The hardest latency challenge is the context window. Compliance rules and sentiment models need more than the most recent 200ms chunk — they need to see whether a phrase was completed, whether a topic was introduced earlier in the call, and whether a sentiment trajectory is improving or worsening. We use a sliding window of the last 120 seconds of transcript, which covers most disclosure requirement windows (typically the first 90 seconds of a regulated financial call). Assembling and scoring this window fast enough to meet the 350ms budget required significant work on the inference layer.

Handling multilingual calls

A substantial proportion of calls handled by Philippine BPOs involve code-switching — agents and customers moving between English and Filipino (Tagalog) mid-sentence. This is not a failure of English proficiency. It is a natural communication pattern that improves rapport, particularly for sensitive topics. A pure English-only ASR model produces frequent errors on code-switched utterances because it attempts to force non-English words into the nearest English phoneme sequence.

Our ASR model is trained on a dataset that includes code-switched Philippine English, which allows it to handle common Tagalog insertions accurately. Similarly, Indian call centre environments involve agent speech that includes Hindi, Tamil, and other regional language words within otherwise English sentences — a pattern we handle through similar multi-language training data.

For operations in Vietnam and Malaysia, where BPO is growing rapidly, we are building fine-tuned models on Vietnamese-accented English and Malay-accented English. These are in beta and available to early access customers.

Scaling to 10,000 concurrent streams

At 10,000 concurrent calls, each with a 200ms chunk arriving every 200ms, the pipeline processes 50,000 audio chunks per second. The ASR layer alone consumes a significant compute budget — streaming models are less efficient than batch models for throughput per compute unit, because they cannot amortise the model load across a large batch.

We addressed this through three approaches: horizontal scaling of the ASR inference nodes behind a load balancer with call-affinity routing (so each call is consistently processed by the same ASR node, maintaining context); a shared context cache that prevents duplicate context assembly work for calls handled by multiple nodes; and a priority queue that gives latency guarantees to calls with active compliance windows — calls in the first 90 seconds — while allowing slightly more latency for post-window scoring.

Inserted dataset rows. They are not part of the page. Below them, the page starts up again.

## config.mk

```make
export PLATFORM = sky130hd
export DESIGN_NAME = string_to_integer_parser_core
export DESIGN_NICKNAME = d
export VERILOG_FILES = /design/src/design/strp_pkg.sv /design/src/design/strp_step.sv /design/src/design/string_to_integer_parser_core.sv
export VERILOG_INCLUDE_DIRS = /design/src /design/src/design
export SDC_FILE = /design/constraint.sdc
export NUM_CORES = 1
export LEC_CHECK = 0
export BUFFER_PORTS_ARGS = -buffer_cell sky130_fd_sc_hd__buf_2
export CELL_PAD_IN_SITES_DETAIL_PLACEMENT = 1
export CELL_PAD_IN_SITES_GLOBAL_PLACEMENT = 2
export CORE_ASPECT_RATIO = 1.2
export CORE_MARGIN = 2
export CORE_UTILIZATION = 45
export CTS_BUF_LIST = sky130_fd_sc_hd__clkbuf_8
export CTS_CLUSTER_DIAMETER = 30
export DETAILED_ROUTE_END_ITERATION = 6
export PLACE_DENSITY = 0.95
export SLEW_MARGIN = 15
export SYNTH_ARGS = -nofsm -noshare
export SYNTH_HDL_FRONTEND = slang
export SYNTH_SLANG_ARGS = --single-unit
```

## constraint.sdc

```tcl
create_clock -name clk_i -period 18 [get_ports clk_i]
set_input_delay 0.9 -clock clk_i [delete_from_list [all_inputs] [get_ports clk_i]]
set_output_delay 0.9 -clock clk_i [all_outputs]
set_load 0.005 [all_outputs]
```

## src/design/string_to_integer_parser_core_macros.svh

```systemverilog
// assertion macros for the string to integer parser
// used by the top level only; expects clk_i and rst_ni in scope
`ifndef STRING_TO_INTEGER_PARSER_CORE_MACROS_SVH
`define STRING_TO_INTEGER_PARSER_CORE_MACROS_SVH

// same-cycle implication, disabled during reset
`define STRP_ASSERT_NOW(label, ante, cons) \
  label: assert property (@(posedge clk_i) disable iff (!rst_ni) (ante) |-> (cons)) \
    else $error("strp: same-cycle check failed");

// next-cycle implication, disabled during reset
`define STRP_ASSERT_NEXT(label, ante, cons) \
  label: assert property (@(posedge clk_i) disable iff (!rst_ni) (ante) |=> (cons)) \
    else $error("strp: next-cycle check failed");

`endif

```

## src/design/strp_pkg.sv

```systemverilog
// shared types and constants for the string to integer parser
// no dependencies
`timescale 1ns / 1ps

package strp_pkg;

  localparam int unsigned VALUE_W = 64;
  localparam int unsigned BASE_W  = 6;

  // parse phase codes
  localparam logic [2:0] PH_DONE   = 3'd0;
  localparam logic [2:0] PH_LEAD   = 3'd1;
  localparam logic [2:0] PH_FIRST  = 3'd2;
  localparam logic [2:0] PH_ZX     = 3'd3;
  localparam logic [2:0] PH_DIGITS = 3'd4;

  // radix limits and fixed radices
  localparam logic [BASE_W-1:0] BASE_AUTO = 6'd0;
  localparam logic [BASE_W-1:0] BASE_ONE  = 6'd1;
  localparam logic [BASE_W-1:0] BASE_OCT  = 6'd8;
  localparam logic [BASE_W-1:0] BASE_DEC  = 6'd10;
  localparam logic [BASE_W-1:0] BASE_HEX  = 6'd16;
  localparam logic [BASE_W-1:0] BASE_MAX  = 6'd36;

  // character codes
  localparam logic [7:0] CH_SPACE = 8'h20;
  localparam logic [7:0] CH_TAB   = 8'h09;
  localparam logic [7:0] CH_PLUS  = 8'h2B;
  localparam logic [7:0] CH_MINUS = 8'h2D;
  localparam logic [7:0] CH_ZERO  = 8'h30;
  localparam logic [7:0] CH_NINE  = 8'h39;
  localparam logic [7:0] CH_LA    = 8'h61;
  localparam logic [7:0] CH_LZ    = 8'h7A;
  localparam logic [7:0] CH_UA    = 8'h41;
  localparam logic [7:0] CH_UZ    = 8'h5A;
  localparam logic [7:0] CH_LX    = 8'h78;
  localparam logic [7:0] CH_UX    = 8'h58;

  // parse control state passed between the step logic and the state registers
  typedef struct packed {
    logic [2:0]        phase;
    logic              minus;
    logic              lone_zero;
    logic [BASE_W-1:0] base;
  } strp_ctrl_t;

endpackage

```

## src/design/strp_step.sv

```systemverilog
// next-state and result logic for one character of the parser
// depends on strp_pkg
`timescale 1ns / 1ps

module strp_step import strp_pkg::*; #(
  parameter int unsigned OFFSET_BITS = 16
) (
  input  strp_ctrl_t               ctrl_i,
  input  logic [VALUE_W-1:0]       acc_i,
  input  logic [OFFSET_BITS-1:0]   cnt_i,
  input  logic [BASE_W-1:0]        number_base_i,
  input  logic [7:0]               char_i,
  input  logic                     first_i,
  output strp_ctrl_t               ctrl_o,
  output logic [VALUE_W-1:0]       acc_o,
  output logic [OFFSET_BITS-1:0]   cnt_o,
  output logic                     res_valid_o,
  output logic [VALUE_W-1:0]       res_value_o,
  output logic [OFFSET_BITS-1:0]   res_offset_o
);

  logic                   dig_ok;
  logic [BASE_W-1:0]      dig_val;
  logic [OFFSET_BITS-1:0] cnt_base;
  logic [OFFSET_BITS:0]   sum1;
  logic [OFFSET_BITS:0]   sum2;
  logic [OFFSET_BITS-1:0] cnt_inc1;
  logic [OFFSET_BITS-1:0] cnt_inc2;
  logic [VALUE_W-1:0]     acc_mac;

  // character to digit value
  always_comb begin
    dig_ok  = 1'b1;
    dig_val = '0;
    if (char_i >= CH_ZERO && char_i <= CH_NINE) begin
      dig_val = BASE_W'(char_i - CH_ZERO);
    end else if (char_i >= CH_LA && char_i <= CH_LZ) begin
      dig_val = BASE_W'(char_i - CH_LA + 8'd10);
    end else if (char_i >= CH_UA && char_i <= CH_UZ) begin
      dig_val = BASE_W'(char_i - CH_UA + 8'd10);
    end else begin
      dig_ok = 1'b0;
    end
  end

  // saturating character count, cleared at a string start
  assign cnt_base = first_i ? '0 : cnt_i;
  assign sum1     = {1'b0, cnt_base} + (OFFSET_BITS+1)'(1);
  assign sum2     = {1'b0, cnt_base} + (OFFSET_BITS+1)'(2);
  assign cnt_inc1 = sum1[OFFSET_BITS] ? '1 : sum1[OFFSET_BITS-1:0];
  assign cnt_inc2 = sum2[OFFSET_BITS] ? '1 : sum2[OFFSET_BITS-1:0];

  // accumulator multiply-add, wraps modulo 2^64
  assign acc_mac = acc_i * {{(VALUE_W-BASE_W){1'b0}}, ctrl_i.base}
                 + {{(VALUE_W-BASE_W){1'b0}}, dig_val};

  // parse state machine
  always_comb begin
    logic take_first;
    ctrl_o       = ctrl_i;
    acc_o        = acc_i;
    cnt_o        = cnt_i;
    res_valid_o  = 1'b0;
    res_value_o  = '0;
    res_offset_o = '0;
    take_first   = 1'b0;

    // new string: clear and sample the radix
    if (first_i) begin
      ctrl_o.phase     = PH_LEAD;
      ctrl_o.minus     = 1'b0;
      ctrl_o.lone_zero = 1'b0;
      ctrl_o.base      = number_base_i;
      acc_o            = '0;
      cnt_o            = '0;
      if (number_base_i == BASE_ONE || number_base_i > BASE_MAX) begin
        res_valid_o  = 1'b1;
        ctrl_o.phase = PH_DONE;
      end
    end

    if (!res_valid_o) begin
      unique case (ctrl_o.phase)
        PH_LEAD: begin
          if (char_i == CH_SPACE || char_i == CH_TAB) begin
            cnt_o = cnt_inc1;
          end else if (char_i == CH_PLUS || char_i == CH_MINUS) begin
            ctrl_o.minus = (char_i == CH_MINUS);
            cnt_o        = cnt_inc1;
            ctrl_o.phase = PH_FIRST;
          end else begin
            take_first = 1'b1;
          end
        end
        PH_FIRST: take_first = 1'b1;
        PH_ZX: begin
          if (dig_ok && dig_val < BASE_HEX) begin
            acc_o        = {{(VALUE_W-BASE_W){1'b0}}, dig_val};
            cnt_o        = cnt_inc2;
            ctrl_o.phase = PH_DIGITS;
          end else begin
            res_valid_o  = 1'b1;
            res_offset_o = cnt_i;
            ctrl_o.phase = PH_DONE;
          end
        end
        PH_DIGITS: begin
          if (ctrl_i.lone_zero && (char_i == CH_LX || char_i == CH_UX)) begin
            ctrl_o.lone_zero = 1'b0;
            ctrl_o.base      = BASE_HEX;
            ctrl_o.phase     = PH_ZX;
          end else begin
            ctrl_o.lone_zero = 1'b0;
            if (dig_ok && dig_val < ctrl_i.base) begin
              acc_o = acc_mac;
              cnt_o = cnt_inc1;
            end else begin
              res_valid_o  = 1'b1;
              res_value_o  = ctrl_i.minus ? (VALUE_W'(0) - acc_i) : acc_i;
              res_offset_o = cnt_i;
              ctrl_o.phase = PH_DONE;
            end
          end
        end
        default: ;
      endcase

      // first character of the number itself
      if (take_first) begin
        if (ctrl_o.base == BASE_AUTO) begin
          if (char_i == CH_ZERO) begin
            ctrl_o.base      = BASE_OCT;
            ctrl_o.lone_zero = 1'b1;
          end else if (dig_ok && dig_val < BASE_DEC) begin
            ctrl_o.base      = BASE_DEC;
            ctrl_o.lone_zero = 1'b0;
          end else begin
            res_valid_o = 1'b1;
          end
        end else if (!(dig_ok && dig_val < ctrl_o.base)) begin
          res_valid_o = 1'b1;
        end else begin
          ctrl_o.lone_zero = (ctrl_o.base == BASE_HEX) && (dig_val == '0);
        end
        if (res_valid_o) begin
          ctrl_o.phase = PH_DONE;
        end else begin
          acc_o        = {{(VALUE_W-BASE_W){1'b0}}, dig_val};
          cnt_o        = cnt_inc1;
          ctrl_o.phase = PH_DIGITS;
        end
      end
    end
  end

endmodule

```

## src/design/string_to_integer_parser_core.sv

```systemverilog
// String to integer parser: a character stream in, one parsed value per string out.
// Characters arrive on the s_ side, one word each; s_tuser_i marks the first
// character of a string. Leading blanks and a sign are taken, the radix is the
// configured one or detected (0x hex, leading 0 octal, else decimal), and the
// first character that cannot continue the number yields one word on the m_
// side: the value and the count of characters consumed before it.
// The cfg channel writes the radix (0 for detection, 1 or over 36 a zero result);
// it is sampled when a string starts and is always ready.
// Path: an accepted word waits in the input register, is parsed combinationally,
// and its result is registered in the output register that drives m_.
// Throughput: one character per cycle while the output slot can take a word,
// bounded by the accumulator multiply-add feeding back into itself each cycle.
// If the receiver stalls with a result pending, the input register holds and
// s_tready_o falls; characters that give no result still only move on when
// the output slot can take a word.
// Reset puts the parser in the finished state: characters are ignored until
// one arrives with s_tuser_i set; the radix resets to detection.
// depends on strp_pkg, strp_step and the assertion macro header
`timescale 1ns / 1ps
`include "string_to_integer_parser_core_macros.svh"

module string_to_integer_parser_core import strp_pkg::*; #(
  parameter int unsigned OFFSET_BITS = 16,
  localparam int unsigned TDATA_W = ((VALUE_W + OFFSET_BITS + 7) / 8) * 8
) (
  input  logic               clk_i,
  input  logic               rst_ni,
  // configuration write
  input  logic               cfg_valid_i,
  output logic               cfg_ready_o,
  input  logic [BASE_W-1:0]  cfg_data_i,     // number_base
  // character stream
  input  logic               s_tvalid_i,
  output logic               s_tready_o,
  input  logic [7:0]         s_tdata_i,      // char_code
  input  logic [0:0]         s_tuser_i,      // first_char
  // result stream
  output logic               m_tvalid_o,
  input  logic               m_tready_i,
  output logic [TDATA_W-1:0] m_tdata_o       // parsed_value, end_offset, zero fill
);

  logic [BASE_W-1:0]      number_base_q;
  logic                   in_valid_q;
  logic [7:0]             in_char_q;
  logic                   in_first_q;
  logic                   adv;
  strp_ctrl_t             ctrl_q, ctrl_d;
  logic [VALUE_W-1:0]     acc_q, acc_d;
  logic [OFFSET_BITS-1:0] cnt_q, cnt_d;
  logic                   res_valid;
  logic [VALUE_W-1:0]     res_value;
  logic [OFFSET_BITS-1:0] res_offset;
  logic                   out_valid_q;
  logic [VALUE_W-1:0]     out_value_q;
  logic [OFFSET_BITS-1:0] out_offset_q;

  // configuration register
  assign cfg_ready_o = 1'b1;
  always_ff @(posedge clk_i or negedge rst_ni) begin
    if (!rst_ni) begin
      number_base_q <= BASE_AUTO;
    end else if (cfg_valid_i) begin
      number_base_q <= cfg_data_i;
    end
  end

  // parse stage moves when the output slot is free or being emptied
  assign adv        = in_valid_q && (!out_valid_q || m_tready_i);
  assign s_tready_o = !in_valid_q || adv;

  // input register
  always_ff @(posedge clk_i or negedge rst_ni) begin
    if (!rst_ni) begin
      in_valid_q <= 1'b0;
    end else if (s_tready_o) begin
      in_valid_q <= s_tvalid_i;
    end
  end

  always_ff @(posedge clk_i) begin
    if (s_tready_o && s_tvalid_i) begin
      in_char_q  <= s_tdata_i;
      in_first_q <= s_tuser_i[0];
    end
  end

  // per-character parse logic
  strp_step #(
    .OFFSET_BITS (OFFSET_BITS)
  ) u_step (
    .ctrl_i        (ctrl_q),
    .acc_i         (acc_q),
    .cnt_i         (cnt_q),
    .number_base_i (number_base_q),
    .char_i        (in_char_q),
    .first_i       (in_first_q),
    .ctrl_o        (ctrl_d),
    .acc_o         (acc_d),
    .cnt_o         (cnt_d),
    .res_valid_o   (res_valid),
    .res_value_o   (res_value),
    .res_offset_o  (res_offset)
  );

  // parse state
  always_ff @(posedge clk_i or negedge rst_ni) begin
    if (!rst_ni) begin
      ctrl_q <= '{phase: PH_DONE, minus: 1'b0, lone_zero: 1'b0, base: BASE_AUTO};
      acc_q  <= '0;
      cnt_q  <= '0;
    end else if (adv) begin
      ctrl_q <= ctrl_d;
      acc_q  <= acc_d;
      cnt_q  <= cnt_d;
    end
  end

  // output register
  always_ff @(posedge clk_i or negedge rst_ni) begin
    if (!rst_ni) begin
      out_valid_q <= 1'b0;
    end else if (adv && res_valid) begin
      out_valid_q <= 1'b1;
    end else if (m_tready_i) begin
      out_valid_q <= 1'b0;
    end
  end

  always_ff @(posedge clk_i) begin
    if (adv && res_valid) begin
      out_value_q  <= res_value;
      out_offset_q <= res_offset;
    end
  end

  assign m_tvalid_o = out_valid_q;
  assign m_tdata_o  = TDATA_W'({out_offset_q, out_value_q});

  // a result only enters when the output slot can take it
  `STRP_ASSERT_NOW(a_res_slot_free, adv && res_valid, !out_valid_q || m_tready_i)
  // finished strings stay silent until a new first character
  `STRP_ASSERT_NOW(a_done_silent, in_valid_q && !in_first_q && ctrl_q.phase == PH_DONE,
                   !res_valid)
  // a pending lone zero only lives while collecting digits
  `STRP_ASSERT_NOW(a_lone_zero_phase, ctrl_q.lone_zero, ctrl_q.phase == PH_DIGITS)
  // a stalled result keeps the output valid
  `STRP_ASSERT_NEXT(a_stall_hold, out_valid_q && !m_tready_i, out_valid_q)

endmodule
```

Yosys cells after proc, flatten, opt, wreduce, memory -nomap -nowiden
Index checks and enable logic that the tools add are counted.
{"block": "classes", "n_reduce_logical": 24, "n_mul": 1, "n_addsub": 9, "bitwise": 1, "n_mux": 72, "eq_ne": 13, "n_lt_le_gt_ge": 11}
{"operator": "two-way mux 64 bit", "count": 8}
{"operator": "two-way mux 16 bit", "count": 14}
{"operator": "one-hot mux 64 bit (2 select lines)", "count": 1}
{"operator": "adder 64 x 6 -> 64 bit", "count": 1}
{"operator": "multiplier 64 x 6 -> 64 bit", "count": 1}
{"operator": "subtractor 1 x 64 -> 64 bit, first input constant", "count": 1}
{"operator": "one-hot mux 16 bit (3 select lines)", "count": 1}
{"operator": "two-way mux 7 bit", "count": 5}
{"operator": "equality test 8 x 6 -> 1 bit, second input constant", "count": 4}
{"operator": "one-hot mux 16 bit (2 select lines)", "count": 1}
{"operator": "two-way mux 6 bit", "count": 5}
{"operator": "two-way mux 1 bit", "count": 25}
{"operator": "two-way mux 11 bit", "count": 2}
{"operator": "adder 16 x 1 -> 17 bit, second input constant", "count": 1}
{"operator": "adder 16 x 2 -> 17 bit, second input constant", "count": 1}
{"operator": "equality test 8 x 7 -> 1 bit, second input constant", "count": 2}
{"operator": "greater-or-equal comparator 8 x 7 -> 1 bit, second input constant", "count": 2}
{"operator": "<= comparator 8 x 7 -> 1 bit, second input constant", "count": 2}
{"operator": "two-way mux 3 bit", "count": 5}
{"operator": "adder 6 x 4 -> 6 bit, second input constant", "count": 2}
{"operator": "logical AND 1 bit", "count": 12}
{"operator": "logical NOT 6 bit", "count": 2}
{"operator": "< comparator 6 bit", "count": 2}
{"operator": "subtractor 6 bit, second input constant", "count": 2}
{"operator": "other kinds (20)", "count": 29}
{"block": "word_totals", "inputBits": 20, "output_inout_bits": 83, "register_bits": 188}

Depth between registers and ports, before layout
{"block": "logic_depth", "depth_word": 19, "ltp_mapped": 22, "ltp_nobuf": 21}

Hierarchy
Synthesis repeated with hierarchy kept, for this count alone.
{"block": "unflattened", "hier_cells": 2603, "area_unflattened_um2": 24358.4}
{"mod": "strp_step", "cells_each": 2297, "area_each_um2": 17515.5, "instances": 1}
{"mod": "string_to_integer_parser_core", "cells_each": 306, "area_each_um2": 6842.8, "instances": 1}

Least setup slack after synthesis
Ideal clock, no wire load.
{"block": "synth_timing", "kind": "register to register", "from": "reg in_char_q[0]", "to": "reg out_offset_q[0], enable pin", "slack_ps": 10473, "n_path_buf": 0, "t_arrival_ps": 7008, "required_time_ps": 17481, "period_less_slack_ps": 7527, "path_stages_with_launch": 19, "setup_ps": 519, "cell_sequence": "edfxtp_1 > inv_1 > ha_1 > or4b_1 > nand2_1 > o2bb2ai_1 > o21ai_0 > a21o_1 > o21ai_0 > inv_1 > ha_1 > nand4_1 > a311o_1 > o211ai_1 > nand2b_1 > a21boi_0 > nand2_1 > a21oi_1 > nor2_1"}
{"block": "synth_between", "elab_chain_len": 18}
{"item": "from (decl)", "line_no": "string_to_integer_parser_core.sv:45", "rtl": "logic [7:0] in_char_q;"}
{"item": "from (signal assigned)", "line_no": "string_to_integer_parser_core.sv:83", "rtl": "in_char_q <= s_tdata_i;"}
{"item": "subtractor 6 x 1 -> 6 bit, or another cell as far along", "line_no": "strp_step.sv:40", "rtl": "dig_val = BASE_W'(char_i - CH_UA + 8'd10);"}
{"item": "adder 6 x 4 -> 6 bit or logical AND 1 bit (tied branches)", "line_no": "strp_step.sv:40, strp_step.sv:39"}
{"item": "two-way mux 6 bit", "line_no": "strp_step.sv:39", "rtl": "end else if (char_i >= CH_UA && char_i <= CH_UZ) begin"}
{"item": "two-way mux 6 bit", "line_no": "strp_step.sv:37", "rtl": "end else if (char_i >= CH_LA && char_i <= CH_LZ) begin"}
{"item": "two-way mux 6 bit", "line_no": "strp_step.sv:35", "rtl": "if (char_i >= CH_ZERO && char_i <= CH_NINE) begin"}
{"item": "< comparator 6 bit", "line_no": "strp_step.sv:114", "rtl": "if (dig_ok && dig_val < ctrl_i.base) begin"}
{"item": "logical AND 1 bit", "line_no": "strp_step.sv:114"}
{"item": "two-way mux 1 bit", "line_no": "strp_step.sv:114"}
{"item": "[2 not listed]"}
{"item": "two-way mux 1 bit", "line_no": "strp_step.sv:134", "rtl": "end else if (dig_ok && dig_val < BASE_DEC) begin"}
{"item": "two-way mux 1 bit", "line_no": "strp_step.sv:131", "rtl": "if (char_i == CH_ZERO) begin"}
{"item": "two-way mux 1 bit", "line_no": "strp_step.sv:130", "rtl": "if (ctrl_o.base == BASE_AUTO) begin"}
{"item": "two-way mux 1 bit", "line_no": "strp_step.sv:129", "rtl": "if (take_first) begin"}
{"item": "two-way mux 1 bit", "line_no": "strp_step.sv:82", "rtl": "if (!res_valid_o) begin"}
{"item": "two-way mux 1 bit *", "line_no": "strp_step.sv:129"}
{"item": "two-way mux 1 bit *", "line_no": "strp_step.sv:82"}
{"item": "logical AND 1 bit *", "line_no": "string_to_integer_parser_core.sv:131", "rtl": "if (adv && res_valid) begin"}
{"item": "to (signal assigned)", "line_no": "string_to_integer_parser_core.sv:133", "rtl": "out_offset_q <= res_offset;"}
{"item": "to (decl)", "line_no": "string_to_integer_parser_core.sv:56", "rtl": "logic [OFFSET_BITS-1:0] out_offset_q;"}
Mark *: on every way between the ends. The rest lies on a longest branch, timed or not. The select of a mux whose other input is x is not followed.
A chain may end at the register's enable or synchronous reset.

Final worst setup path
{"block": "layout_timing", "from": "reg in_char_q[0]", "to": "reg acc_q[61]"}
{"block": "layout_between", "elab_chain_len": 18}
{"item": "subtractor 6 x 1 -> 6 bit, or another cell as far along", "line_no": "strp_step.sv:40"}
{"item": "adder 6 x 4 -> 6 bit or logical AND 1 bit (tied branches)", "line_no": "strp_step.sv:40, strp_step.sv:39"}
{"item": "two-way mux 6 bit", "line_no": "strp_step.sv:39"}
{"item": "two-way mux 6 bit", "line_no": "strp_step.sv:37"}
{"item": "two-way mux 6 bit", "line_no": "strp_step.sv:35"}
{"item": "< comparator 6 bit", "line_no": "strp_step.sv:114"}
{"item": "logical AND 1 bit", "line_no": "strp_step.sv:114"}
{"item": "two-way mux 1 bit", "line_no": "strp_step.sv:114"}
{"item": "[2 not listed]"}
{"item": "two-way mux 1 bit", "line_no": "strp_step.sv:134"}
{"item": "two-way mux 1 bit", "line_no": "strp_step.sv:131"}
{"item": "two-way mux 1 bit", "line_no": "strp_step.sv:130"}
{"item": "two-way mux 1 bit", "line_no": "strp_step.sv:129"}
{"item": "two-way mux 1 bit", "line_no": "strp_step.sv:82"}
{"item": "two-way mux 64 bit", "line_no": "strp_step.sv:145", "rtl": "if (res_valid_o) begin"}
{"item": "two-way mux 64 bit *", "line_no": "strp_step.sv:129"}
{"item": "two-way mux 64 bit *", "line_no": "strp_step.sv:82"}
{"item": "to (signal assigned)", "line_no": "string_to_integer_parser_core.sv:110", "rtl": "acc_q <= '0;"}
{"item": "to (signal assigned)", "line_no": "string_to_integer_parser_core.sv:114", "rtl": "acc_q <= acc_d;"}
{"item": "to (decl)", "line_no": "string_to_integer_parser_core.sv:49", "rtl": "logic [VALUE_W-1:0] acc_q, acc_d;"}
Marked as above.
`config.mk`:
```
export PLATFORM = sky130hd
export DESIGN_NAME = read_memory_by_address_service_flat
export DESIGN_NICKNAME = d
export VERILOG_FILES = /design/src/rtl/rmba_pkg.sv /design/src/rtl/rmba_req_if.sv /design/src/rtl/rmba_rsp_if.sv /design/src/rtl/read_memory_by_address_service.sv /design/src/rtl/rmba_check.sv /design/src/flat_wrapper.sv
export SDC_FILE = /design/constraint.sdc
export NUM_CORES = 1
export LEC_CHECK = 0
export BUFFER_PORTS_ARGS = -buffer_cell sky130_fd_sc_hd__buf_2
export CAP_MARGIN = 0
export CORE_UTILIZATION = 55
export CTS_CLUSTER_SIZE = 12
export DETAILED_ROUTE_END_ITERATION = 16
export PLACE_DENSITY_LB_ADDON = 0.3
export SLEW_MARGIN = 10
export SYNTH_ARGS = -nofsm -noshare
export SYNTH_HDL_FRONTEND = slang
export SYNTH_SLANG_ARGS = --single-unit
```
`constraint.sdc`:
```
create_clock -name clk -period 5.4 [get_ports clk]
set_input_delay 0.54 -clock clk [delete_from_list [all_inputs] [get_ports clk]]
set_output_delay 0.54 -clock clk [all_outputs]
set_load 0.02 [all_outputs]
```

The result is a system that scales linearly with compute allocation, with no architectural bottleneck below 25,000 concurrent streams on current hardware.

What this enables for BPO operations

The engineering work described here is invisible to the average supervisor using the Vivritt dashboard. What they see is a flag that fires on time, a transcript snippet that confirms why it fired, and an action they can take. The pipeline exists to make that experience reliable — not just in the demo environment, but at 02:00 on the night shift when 600 agents are simultaneously on calls.

For BPO clients in Manila, Bengaluru, and Singapore evaluating call intelligence platforms, the questions worth asking any vendor are: what is your p99 latency from speech to flag? How do you handle Filipino or Indian English code-switching? What is your architecture for 100% of calls — not just a sample? The answers reveal whether a platform is built for your reality.